To the owners and operators of skilled nursing facilities: If you don’t think you and hospitals aren’t much alike, think again. That seemed to be one of the strongest messages out of a focus group I recently took part in.

The purpose of the focus group was to gauge the thoughts and opinions of long-term care operators regarding rehospitalizations. Was it a hot topic? You bet. There was emphatic unanimity that preventing avoidable rehospitalizations was a top priority, if not the top priority, for their organizations.

And — get this — their overall sentiment was that only some of the more progressive hospitals “get” that they need to work better with long-term care providers. “Others don’t yet, or are waiting to see what really will be necessary in the future,” according to a report on the group.

Hmmm. Sounds a lot some of your LTC colleagues doesn’t it? Not you, of course, but others.

Bigger companies are getting up to speed quicker, but then their challenge is in filtering the understanding down through the ranks so that those who interact with the public “get it” sooner.

Why this all matters so much, of course, is that come Oct. 1, hospitals are going to start getting dinged by federal regulators if their rehospitalization rates are too high. They need good post-acute providers who won’t be sending patients back to the hospital.
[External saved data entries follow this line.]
What follows belongs to an exercise in optimizing a design on an open flow for small area; a production flow would make more cautious choices. The RTL of this run was laid out without a check of its function. Power figures rest on the tool's default switching activity, not on a simulated workload.

`flow/run.sh`:
```
#!/bin/bash
# synth_recipe.tcl (not shown) runs the flow's synth.tcl, then flattens the netlist and writes it again
# the make line also repeats each setting of config.mk as NAME=value (left out here)
make -C /OpenROAD-flow-scripts/flow DESIGN_CONFIG=/design/flow/config.mk WORK_HOME=/design/flow/orfs CLKGATE_MAP_FILE= SYNTH_SCRIPT=/design/flow/synth_recipe.tcl finish
```
What follows belongs to an exercise in optimizing a design on an open flow for small area, a short achievable clock period and few clock cycles per item; a production flow would make more cautious choices.
Only simulation tests tie the RTL to the original design; equivalence was not proved.
No activity file was given, so power comes from the tool's default toggle rates.

==> flow/design.v <==
`default_nettype none
package fifo_hexdump_pkg;
    localparam int BUF_BIT_AW  = 13;                   
    localparam int BUF_BYTE_AW = 10;                   
    localparam logic [7:0] CHAR_CR    = 8'h0D;
    localparam logic [7:0] CHAR_LF    = 8'h0A;
    localparam logic [7:0] CHAR_SPACE = 8'h20;
    localparam logic [3:0] P_IDLE  = 4'd0;             
    localparam logic [3:0] P_TITLE = 4'd1;             
    localparam logic [3:0] P_HI    = 4'd2;             
    localparam logic [3:0] P_LO    = 4'd3;             
    localparam logic [3:0] P_SP    = 4'd4;             
    localparam logic [3:0] P_CR    = 4'd5;             
    localparam logic [3:0] P_LF    = 4'd6;
    localparam logic [3:0] P_CR2   = 4'd7;             
    localparam logic [3:0] P_LF2   = 4'd8;
    localparam logic [3:0] P_DONE  = 4'd9;             
endpackage
`default_nettype wire
`timescale 1ns/1ns
`default_nettype none
module sipo_buffer #(
    parameter int NBYTES = 480
) (
    input  wire                                        MCLK,
    input  wire                                        buf_wr_en_n,
    input  wire  [fifo_hexdump_pkg::BUF_BIT_AW-1:0]    buf_wr_addr,
    input  wire                                        buf_wr_bit,
    input  wire  [fifo_hexdump_pkg::BUF_BYTE_AW-1:0]   rd_addr,
    output logic [7:0]                                 rd_data
);
    localparam int AW = fifo_hexdump_pkg::BUF_BYTE_AW;
    logic [AW-1:0] na;
    assign na = !buf_wr_en_n ? buf_wr_addr[fifo_hexdump_pkg::BUF_BIT_AW-1:3] : rd_addr;
    logic [7:0] p0_n, p1_n, p2_n;    
    logic [7:0] wsel;                
    logic       w_d;
    always_ff @(posedge MCLK) begin
        for (int i = 0; i < 8; i++) begin
            p0_n[i] <= (na[2:0] != 3'(i));
            p1_n[i] <= (na[5:3] != 3'(i));
            p2_n[i] <= (na[9:6] != 4'(i));
            wsel[i] <= !buf_wr_en_n && (buf_wr_addr[2:0] == 3'(7 - i));
        end
        w_d <= buf_wr_bit;
    end
    localparam int NB = (NBYTES + 7) / 8;
    logic [NB-1:0] blk_n;
    for (genvar j = 0; j < NB; j++) begin : g_blk
        assign blk_n[j] = p1_n[j % 8] | p2_n[j / 8];
    end
    logic [8*NBYTES-1:0] store;
    localparam int NG = (NB + 2) / 3;
    logic [3*NG-1:0] gblk;
    always_comb begin
        gblk = '0;
        for (int j = 0; j < NB; j++) gblk[j] = !blk_n[j];
    end
    logic [7:0] lane [8];
    for (genvar i = 0; i < 8; i++) begin : g_lane
        logic [24*NG-1:0] gdat;
        logic [8*NG-1:0]  gy_n;
        always_comb begin
            gdat = '0;
            for (int j = 0; j < NB; j++)
                if (8*j + i < NBYTES) gdat[8*j +: 8] = store[8*(8*j + i) +: 8];
        end
        for (genvar g = 0; g < NG; g++) begin : g_rd
            rd_group u_rd (
                .sel (gblk[3*g +: 3]),
                .d   (gdat[24*g +: 24]),
                .y_n (gy_n[8*g +: 8])
            );
        end
        always_comb begin
            lane[i] = '0;
            for (int g = 0; g < NG; g++) lane[i] = lane[i] | ~gy_n[8*g +: 8];
        end
    end
    always_comb begin
        rd_data = '0;
        for (int i = 0; i < 8; i++) rd_data = rd_data | (lane[i] & {8{!p0_n[i]}});
    end
    logic [7:0] wbyte;
    for (genvar c = 0; c < 8; c++) begin : g_merge
        assign wbyte[c] = wsel[c] ? w_d : rd_data[c];
    end
    logic [NBYTES-1:0] hold;
    row_hold #(
        .NBYTES (NBYTES)
    ) u_hold (
        .p0   (~p0_n),
        .blk  (gblk[NB-1:0]),
        .hold (hold)
    );
    logic [7:0]          wbyte_n;
    logic [8*NBYTES-1:0] store_d;
    assign wbyte_n = ~wbyte;
    for (genvar r = 0; r < NBYTES; r++) begin : g_row
        row_next u_next (
            .q      (store[8*r +: 8]),
            .sel_n  (hold[r]),
            .hold   (hold[r]),
            .w_n    (wbyte_n),
            .d      (store_d[8*r +: 8])
        );
        always_ff @(posedge MCLK) begin
            store[8*r +: 8] <= store_d[8*r +: 8];
        end
    end
endmodule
The LTC providers around the table were most intrigued about ways they might be able to “slice and dice” their outcomes data. Who’s good in one treatment area might not be good in another. Besides, “every hospital wants something different,” one provider pointed out.

But the message was clear: Data was, and is, king for helping prove your case. Analytical ability is crucial, they agreed.

If you can break down your discharges by diagnosis, great. Perhaps even better would be the ability to classify the patient population by doctor. The day’s hosts from PointRight agreed on both points and noted they would also like to be the first to develop the latter aspect.


The most intriguing reactions out of the providers came when they saw a product that could cross-analyze their own outcomes results and compare them to competitors’. The idea of knowing an opponent’s weaknesses delighted, it seemed, until it was realized that they also could do exactly the same thing to you.

“Scary” was the label one provider gave it.

“Great system, if it’s used properly” was another.

“You can’t hide. And you can’t make excuses,” another concluded.

And isn’t that the way it should be?